CONCLUSIONS AND RECOMMENDATIONS
Sensitive areas and hotspots
In the terrestrial and freshwater habitats, areas identified either as sensitive or as hotspots for animals and plants should also be considered as microbiologically significant regions. In addition, unique or rare habitats such as saline springs should be protected to preserve unique biomes and specialized microbiota. In coastal and oceanic regions, areas where mammals and birds congregate should also be monitored. For example, marine productivity is related not only to the quantity of photosynthetic biomass produced but also the quality. In oceanic regions, the diversity and stability of microbial food webs dictates lipid concentrations in the zooplankton that support higher trophic levels. As longer ice free periods become the norm, microbial food chains are predicted to lengthen, and less energy will be available to the highest trophic levels in the oceans (Lovejoy 2011). Such changes will also have major impacts on benthic communities and on the carbon and nutrient cycling that occurs in the benthos (see also Josefson & Mokievsky, Chapter 8). The potential loss of multiyear ice as a habitat and changes in the duration and type of sea ice with different communities (Comeau et al. 2012b) will have consequences for biodiversity and carbon cycling. More research is needed to better estimate which com communities may be lost as a result of the loss of summer sea ice. These changes are likely to have significant effects on the diversity and functioning of Arctic ecosystems. In terrestrial based systems, increased liquid water, higher temperatures and longer growing seasons will affect all biological activity, and northward expansion of species can be expected. Although at present much of the Arctic appears poor in life, microbial communities are active and complex, and ‘non-hot spot’ regions need to be monitored as well as highly productive regions in order to anticipate new distributions and community associations. Microbes will respond to ecosystem changes much sooner than higher plants and invertebrates and are thus sensitive indicators of directional changes.

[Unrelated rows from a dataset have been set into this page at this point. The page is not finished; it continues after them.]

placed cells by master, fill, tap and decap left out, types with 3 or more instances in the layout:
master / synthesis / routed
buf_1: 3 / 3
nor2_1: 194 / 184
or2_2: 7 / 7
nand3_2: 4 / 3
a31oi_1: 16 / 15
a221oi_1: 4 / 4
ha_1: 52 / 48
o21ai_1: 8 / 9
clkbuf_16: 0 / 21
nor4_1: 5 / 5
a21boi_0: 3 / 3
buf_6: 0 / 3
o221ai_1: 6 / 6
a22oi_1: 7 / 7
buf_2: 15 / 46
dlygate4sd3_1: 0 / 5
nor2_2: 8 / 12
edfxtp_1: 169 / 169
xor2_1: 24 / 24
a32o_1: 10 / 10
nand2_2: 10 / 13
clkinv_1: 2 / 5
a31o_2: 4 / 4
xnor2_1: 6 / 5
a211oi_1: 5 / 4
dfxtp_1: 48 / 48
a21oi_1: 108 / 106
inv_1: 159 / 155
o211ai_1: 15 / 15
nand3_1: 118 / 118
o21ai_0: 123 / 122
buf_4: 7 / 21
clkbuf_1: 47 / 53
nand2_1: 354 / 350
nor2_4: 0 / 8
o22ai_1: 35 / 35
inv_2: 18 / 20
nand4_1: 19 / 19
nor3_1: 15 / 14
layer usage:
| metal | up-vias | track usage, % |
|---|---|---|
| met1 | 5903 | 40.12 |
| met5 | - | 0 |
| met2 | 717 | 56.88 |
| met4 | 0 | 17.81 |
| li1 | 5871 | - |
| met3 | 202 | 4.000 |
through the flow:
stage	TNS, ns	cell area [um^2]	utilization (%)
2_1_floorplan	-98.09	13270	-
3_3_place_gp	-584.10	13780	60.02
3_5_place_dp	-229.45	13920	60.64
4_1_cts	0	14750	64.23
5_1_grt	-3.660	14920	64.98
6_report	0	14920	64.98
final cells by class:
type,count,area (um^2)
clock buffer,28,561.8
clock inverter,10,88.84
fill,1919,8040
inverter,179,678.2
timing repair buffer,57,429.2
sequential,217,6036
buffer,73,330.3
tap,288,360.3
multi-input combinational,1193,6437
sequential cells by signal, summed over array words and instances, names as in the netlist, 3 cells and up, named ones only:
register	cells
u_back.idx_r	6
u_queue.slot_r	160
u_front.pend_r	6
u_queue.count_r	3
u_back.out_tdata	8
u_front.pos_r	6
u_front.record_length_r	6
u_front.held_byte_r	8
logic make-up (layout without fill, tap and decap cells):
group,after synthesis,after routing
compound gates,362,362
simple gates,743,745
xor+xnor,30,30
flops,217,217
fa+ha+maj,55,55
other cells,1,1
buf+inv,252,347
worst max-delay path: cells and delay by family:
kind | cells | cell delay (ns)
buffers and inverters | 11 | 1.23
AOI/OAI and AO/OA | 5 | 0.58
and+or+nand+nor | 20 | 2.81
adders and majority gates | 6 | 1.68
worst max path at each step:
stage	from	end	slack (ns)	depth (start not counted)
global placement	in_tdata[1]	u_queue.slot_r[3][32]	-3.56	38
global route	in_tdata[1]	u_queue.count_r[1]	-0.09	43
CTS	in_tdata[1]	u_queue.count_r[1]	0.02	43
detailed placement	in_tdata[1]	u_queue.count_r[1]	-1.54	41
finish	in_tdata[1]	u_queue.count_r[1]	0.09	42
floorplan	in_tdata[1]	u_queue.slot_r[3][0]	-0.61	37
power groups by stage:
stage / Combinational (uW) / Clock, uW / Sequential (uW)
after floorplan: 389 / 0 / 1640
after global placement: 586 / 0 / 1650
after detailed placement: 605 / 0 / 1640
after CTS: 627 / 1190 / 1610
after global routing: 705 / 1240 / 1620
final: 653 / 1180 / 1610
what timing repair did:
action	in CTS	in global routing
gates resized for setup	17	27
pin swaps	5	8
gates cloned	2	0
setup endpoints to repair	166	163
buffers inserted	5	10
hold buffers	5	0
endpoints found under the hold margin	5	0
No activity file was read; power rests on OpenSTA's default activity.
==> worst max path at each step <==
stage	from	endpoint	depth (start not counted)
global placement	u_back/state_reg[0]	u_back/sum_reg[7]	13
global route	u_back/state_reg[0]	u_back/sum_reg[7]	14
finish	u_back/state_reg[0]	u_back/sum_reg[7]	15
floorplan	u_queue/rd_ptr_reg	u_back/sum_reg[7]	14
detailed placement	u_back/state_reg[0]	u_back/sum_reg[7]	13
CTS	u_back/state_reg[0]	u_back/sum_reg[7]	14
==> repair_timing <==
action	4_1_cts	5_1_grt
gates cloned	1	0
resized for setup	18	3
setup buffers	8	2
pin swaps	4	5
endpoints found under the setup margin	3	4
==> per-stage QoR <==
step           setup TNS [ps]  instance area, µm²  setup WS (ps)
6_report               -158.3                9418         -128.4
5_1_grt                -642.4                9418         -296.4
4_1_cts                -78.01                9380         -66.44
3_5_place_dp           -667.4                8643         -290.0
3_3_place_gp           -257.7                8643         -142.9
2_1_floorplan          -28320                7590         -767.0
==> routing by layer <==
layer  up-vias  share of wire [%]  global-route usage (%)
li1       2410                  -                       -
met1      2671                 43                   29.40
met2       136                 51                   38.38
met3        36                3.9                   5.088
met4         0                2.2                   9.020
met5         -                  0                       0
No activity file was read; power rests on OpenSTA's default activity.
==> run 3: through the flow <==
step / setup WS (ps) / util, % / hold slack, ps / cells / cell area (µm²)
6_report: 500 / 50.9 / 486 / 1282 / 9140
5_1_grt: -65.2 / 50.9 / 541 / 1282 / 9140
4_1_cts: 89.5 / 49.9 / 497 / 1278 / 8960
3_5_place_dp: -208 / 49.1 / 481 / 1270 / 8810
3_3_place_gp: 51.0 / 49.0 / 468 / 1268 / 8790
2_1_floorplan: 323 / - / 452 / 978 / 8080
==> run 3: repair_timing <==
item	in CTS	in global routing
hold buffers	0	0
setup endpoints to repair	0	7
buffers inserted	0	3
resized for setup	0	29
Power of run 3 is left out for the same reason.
[src/rtl/core/hkrf_cell.sv]
`timescale 1ns / 1ps
// One window cell: holds a key of the 3x3 window, passes it left on a shift,
// and counts smaller and equal keys as all keys circulate around the ring.
// Depends on hkrf_pkg.
module hkrf_cell (
   input  logic                          clock,
   input  logic                          reset,
   input  hkrf_pkg::cell_ctrl_type       ctrl,
   input  logic [hkrf_pkg::RANK_W-1:0]   rank,
   input  logic [hkrf_pkg::KEY_W-1:0]    key_in,
   output logic [hkrf_pkg::KEY_W-1:0]    key_out,
   input  logic [hkrf_pkg::KEY_W-1:0]    circ_in,
   output logic [hkrf_pkg::KEY_W-1:0]    circ_out,
   output logic                          hit
);
   import hkrf_pkg::*;

   logic [KEY_W-1:0] key_ff, circ_ff;
   logic [CNT_W-1:0] lt_ff, eq_ff;
   logic [CNT_W:0]   upper;

   always_ff @(posedge clock) begin
      if (reset) begin
         key_ff <= '0;
      end else if (ctrl.shift) begin
         key_ff <= key_in;
      end
      if (ctrl.start) begin
         circ_ff <= key_ff;
         lt_ff   <= '0;
         eq_ff   <= '0;
      end else if (ctrl.step) begin
         circ_ff <= circ_in;
         if (circ_ff < key_ff) lt_ff <= lt_ff + 1'b1;
         if (circ_ff == key_ff) eq_ff <= eq_ff + 1'b1;
      end
   end

   assign upper    = {1'b0, lt_ff} + {1'b0, eq_ff};
   assign hit      = (lt_ff <= rank) && ({1'b0, rank} < upper);
   assign key_out  = key_ff;
   assign circ_out = circ_ff;

endmodule
===== src/rtl/bds_pkg.sv =====
// Shared types, constants and helpers for the 2x2 box downsampler.
`default_nettype none
package bds_pkg;

   localparam int CH_W   = 8;   // bits of one color sample
   localparam int SUM_W  = 9;   // bits of a two-sample sum
   localparam int NUM_CH = 4;   // red, green, blue, alpha
   localparam int CFG_W  = 13;  // bits of a geometry register
   localparam int CSR_IDX_W = 1;

   // Register indexes of the configuration port
   localparam logic [CSR_IDX_W-1:0] CSR_IMAGE_WIDTH  = 1'd0;
   localparam logic [CSR_IDX_W-1:0] CSR_IMAGE_HEIGHT = 1'd1;

   // Channel 0 is red, then green, blue, alpha
   typedef logic [NUM_CH-1:0][CH_W-1:0]  pixel_type;
   typedef logic [NUM_CH-1:0][SUM_W-1:0] pair_type;

   // Position decode of the pixel being transferred
   typedef struct packed {
      logic active;   // inside the even-rounded active area
      logic odd_col;
      logic odd_row;
      logic last;     // bottom-right pixel of the last block of the frame
   } pos_ctl_type;

   // Add two pixels channel by channel into 9-bit sums
   function automatic pair_type pair_sum(input pixel_type a, input pixel_type b);
      pair_type r;
      for (int c = 0; c < NUM_CH; c++) begin
         r[c] = {1'b0, a[c]} + {1'b0, b[c]};
      end
      return r;
   endfunction

endpackage
`default_nettype wire


===== src/rtl/bds_avg.sv =====
// Final four-sample average and the result register with its handshake.
`default_nettype none
module bds_avg
   import bds_pkg::*;
(
   input  wire logic            clock,
   input  wire logic            reset,
   input  wire logic            load,
   input  wire pair_type        top_sum,
   input  wire pair_type        bot_sum,
   input  wire logic            last,
   output logic                 out_free,
   output logic                 rsp_valid,
   input  wire logic            rsp_ready,
   output logic [CH_W-1:0]      rsp_out_red,
   output logic [CH_W-1:0]      rsp_out_green,
   output logic [CH_W-1:0]      rsp_out_blue,
   output logic [CH_W-1:0]      rsp_out_alpha,
   output logic                 rsp_frame_done
);

   logic                 valid_ff, valid_in;
   pixel_type            pix_ff, pix_in;
   logic                 done_ff;
   logic [SUM_W:0]       quad;

   // Sum the top and bottom pairs, drop two bits for the floor average
   always_comb begin
      pix_in = '0;
      quad   = '0;
      for (int c = 0; c < NUM_CH; c++) begin
         quad      = {1'b0, top_sum[c]} + {1'b0, bot_sum[c]};
         pix_in[c] = quad[SUM_W:2];
      end
   end

   assign out_free = !valid_ff || rsp_ready;

   // Hold the result until the transfer, reload behind it
   always_comb begin
      valid_in = valid_ff;
      if (load) begin
         valid_in = 1'b1;
      end else if (rsp_ready) begin
         valid_in = 1'b0;
      end
   end

   always_ff @(posedge clock) begin
      if (reset) begin
         valid_ff <= 1'b0;
      end else begin
         valid_ff <= valid_in;
      end
   end

   always_ff @(posedge clock) begin
      if (load) begin
         pix_ff  <= pix_in;
         done_ff <= last;
      end
   end

   assign rsp_valid      = valid_ff;
   assign rsp_out_red    = pix_ff[0];
   assign rsp_out_green  = pix_ff[1];
   assign rsp_out_blue   = pix_ff[2];
   assign rsp_out_alpha  = pix_ff[3];
   assign rsp_frame_done = done_ff;

endmodule
`default_nettype wire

Key knowledge gaps and recommendations
Ecosystem assessments and the role of complex interacting factors, which may influence ecological patterns, can only be explored through long time series of biological collections and surveys at local to regional scales. The only open-ocean long-term observatory in the Arctic is HAUSGARTEN, coordinated by the Alfred Wegener Institute for Polar and Marine Research (Soltwedel et al. 2005; see also Josefson & Mokievsky, Chapter 8). The Arctic is vastly under-sampled and heterotrophic protists, Bacteria and Archaea play a critical role in ecosystem support. Currently, there are only a small handful of researchers interested in microbial biodiversity and how it directly relates to ocean ecosystem function. There is a need to foster greater interest in microbial ecology among Arctic researchers. Microbial communities must be included in any Arctic monitoring effort aimed at understanding biodiversity and ecosystem function.